San Francisco Giants v Philadelphia Phillies

Last week, we talked about hitters that had problems with particular pitches. The quintessential Pedro Cerrano / Jobu / Curveball situation. “He can’t hit that.”

Then SABR threw a party called the Saber Seminar in Boston and all sorts of nerdery broke loose. One presentation was by SABR president Vince Gennaro. He put forth the idea that lineups could be better constructed if we knew how players did against similar pitchers. By using pitcher similarity scores, we could group certain pitchers by things like pitch repertoire, fastball velocity, release point, swinging strike percentage and zone percentage.

To some extent, this is already in practice today. Dan Straily admitted to me in an interview that his hitting coach finds him similar pitchers so that he can see how hitters did against other starters with his sort of arsenal. (He wouldn’t tell me which pitchers those were.) Just this week, Justin Masterson admitted to me that he watches A.J. Burnett starts sometimes to see how hitters fare against someone with his sort of (three-pitch) arsenal, and how Burnett attacks those hitters back. So the pitchers know about these groupings, at least.

Gennaro’s point was that we can use this idea to help managers better set their lineups. The flip side of the same coin, perhaps.

And though Gennaro’s numbers are way more advanced than what I can replicate for this week’s article, it did jog my memory back to last week, when we were talking about using pitch type values to find players with bad results against a certain pitch.

The argument against pitch type values, to recap, is that you don’t know what the pitch *before* the pitch in question looked like. Chris Archer‘s changeup is not very good, but his fastball is sexcellent and his slider breaks bats. His changeup probably gets a few people looking at strike three, or out in front on a ground ball even if it isn’t very good. That might be why Archer’s changeup had a (small sample) positive pitch type value last year. And it’s also why pitch type values rate R.A. Dickey‘s 81 mph fastball as his best pitch — and, in some years, one of the best fastballs in the game.

But zoom out, and say “how does this guy do against all changeups,” and you might still get some interesting — and believable — values. We learned, for instance, that Pedro Alvarez is not that bad against changeups (he hits them far when he hits them), but that maybe Gerardo Parra is still not great against changeups.

How bad does that make Gerardo Parra against a pitcher with a great changeup? Even the heaviest changeup users throw the pitch less than 40% of the time, giving a player like Parra plenty of chances to swing at something that isn’t a changeup.

So: take the top 20 pitchers by changeup pitch type values. These are your Good Changeup Pitchers, for better or for worse. It’s okay, Cole Hamels is at the top of the list with Felix Hernandez, Hyun-Jin Ryu and David Price, the list passes the sniff test. Now take the 20 worst hitters by changeup pitch type values.

How do those hitters fare against those pitchers?

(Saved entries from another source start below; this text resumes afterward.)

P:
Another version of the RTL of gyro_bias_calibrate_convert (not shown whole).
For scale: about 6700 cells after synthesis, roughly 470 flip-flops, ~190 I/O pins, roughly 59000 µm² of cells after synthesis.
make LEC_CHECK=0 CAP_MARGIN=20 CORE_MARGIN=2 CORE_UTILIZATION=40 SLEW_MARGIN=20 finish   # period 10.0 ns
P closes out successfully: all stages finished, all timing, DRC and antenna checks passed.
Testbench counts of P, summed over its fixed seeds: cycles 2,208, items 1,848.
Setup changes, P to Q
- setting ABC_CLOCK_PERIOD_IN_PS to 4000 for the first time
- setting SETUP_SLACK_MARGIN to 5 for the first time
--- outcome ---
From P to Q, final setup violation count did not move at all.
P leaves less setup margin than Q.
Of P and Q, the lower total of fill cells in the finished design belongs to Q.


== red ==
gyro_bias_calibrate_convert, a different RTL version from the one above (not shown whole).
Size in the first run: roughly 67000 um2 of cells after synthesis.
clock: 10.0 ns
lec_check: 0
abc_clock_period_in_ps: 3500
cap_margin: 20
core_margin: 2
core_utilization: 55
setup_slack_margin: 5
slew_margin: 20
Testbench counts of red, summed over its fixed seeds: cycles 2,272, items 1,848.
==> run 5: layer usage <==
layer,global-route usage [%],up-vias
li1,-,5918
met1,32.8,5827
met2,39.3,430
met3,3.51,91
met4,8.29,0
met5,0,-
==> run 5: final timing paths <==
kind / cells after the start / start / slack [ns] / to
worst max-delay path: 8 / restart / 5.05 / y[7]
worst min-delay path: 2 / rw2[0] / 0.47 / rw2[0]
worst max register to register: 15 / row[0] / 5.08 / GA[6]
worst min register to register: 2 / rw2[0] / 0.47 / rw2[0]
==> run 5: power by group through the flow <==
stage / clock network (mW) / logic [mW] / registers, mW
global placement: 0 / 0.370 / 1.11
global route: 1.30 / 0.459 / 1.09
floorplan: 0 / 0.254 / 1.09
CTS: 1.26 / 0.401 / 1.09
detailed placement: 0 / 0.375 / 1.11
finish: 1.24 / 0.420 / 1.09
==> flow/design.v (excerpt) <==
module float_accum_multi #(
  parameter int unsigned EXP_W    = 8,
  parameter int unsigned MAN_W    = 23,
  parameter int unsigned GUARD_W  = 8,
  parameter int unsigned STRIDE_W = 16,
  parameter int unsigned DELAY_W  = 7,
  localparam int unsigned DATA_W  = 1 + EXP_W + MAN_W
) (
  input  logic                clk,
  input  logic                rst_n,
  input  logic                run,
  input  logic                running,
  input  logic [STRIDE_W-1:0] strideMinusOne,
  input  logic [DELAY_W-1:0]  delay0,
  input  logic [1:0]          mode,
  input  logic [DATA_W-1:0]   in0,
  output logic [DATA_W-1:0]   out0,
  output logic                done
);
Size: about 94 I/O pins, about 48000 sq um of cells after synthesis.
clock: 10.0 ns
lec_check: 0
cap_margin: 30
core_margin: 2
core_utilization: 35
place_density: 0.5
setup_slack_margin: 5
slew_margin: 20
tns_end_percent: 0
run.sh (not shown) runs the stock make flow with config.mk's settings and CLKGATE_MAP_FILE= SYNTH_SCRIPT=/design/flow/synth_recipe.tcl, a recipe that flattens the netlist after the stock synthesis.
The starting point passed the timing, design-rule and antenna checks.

This is a surprisingly hard query to run, so I had to get a little help from my friend Jeff Zimmerman. And then I had to run some pivot tables, and then I had to actually comb through 2000+ lines of data one last time. And the results are so tiny:

Group AVG OBP SLG
Bad Changeup Hitters, vs All Pitchers, This Year .257 .324 .410
Bad Changeup Hitters vs Good Changeup Pitchers, This Year .248 .311 .398

I’ll hold for the applause.

Considering that the league is hitting .254/.318/.398, this isn’t a terrible finding. Across more than 3400 plate appearances this year, a good changeup pitcher can turn a bad changeup hitter who is otherwise better than league average into a worse-than-league-average hitter. It’s how Alex Gordon — normally a league average whiffer — has struck out 31 times this year against Justin Verlander and Chris Sale combined (and five times against Ubaldo Jimenez). It’s the kind of thing that’s worth pursuing in order to get that extra two percent that wins you games.

And it’s also a minor score for pitch type values. We used something that was pitch-specific, but by zooming back out to all at-bats between these two groups, we avoided some of the pitfalls of sequencing. Many of the outs in the batting lines above were on fastballs, and many of the hits were on changeups.

But that doesn’t matter. A bad changeup hitter against a pitcher with a good changeup takes a serious ding. As every old-school scout could have probably told us without the hours of SQL work and the eye-crossing excel sheets.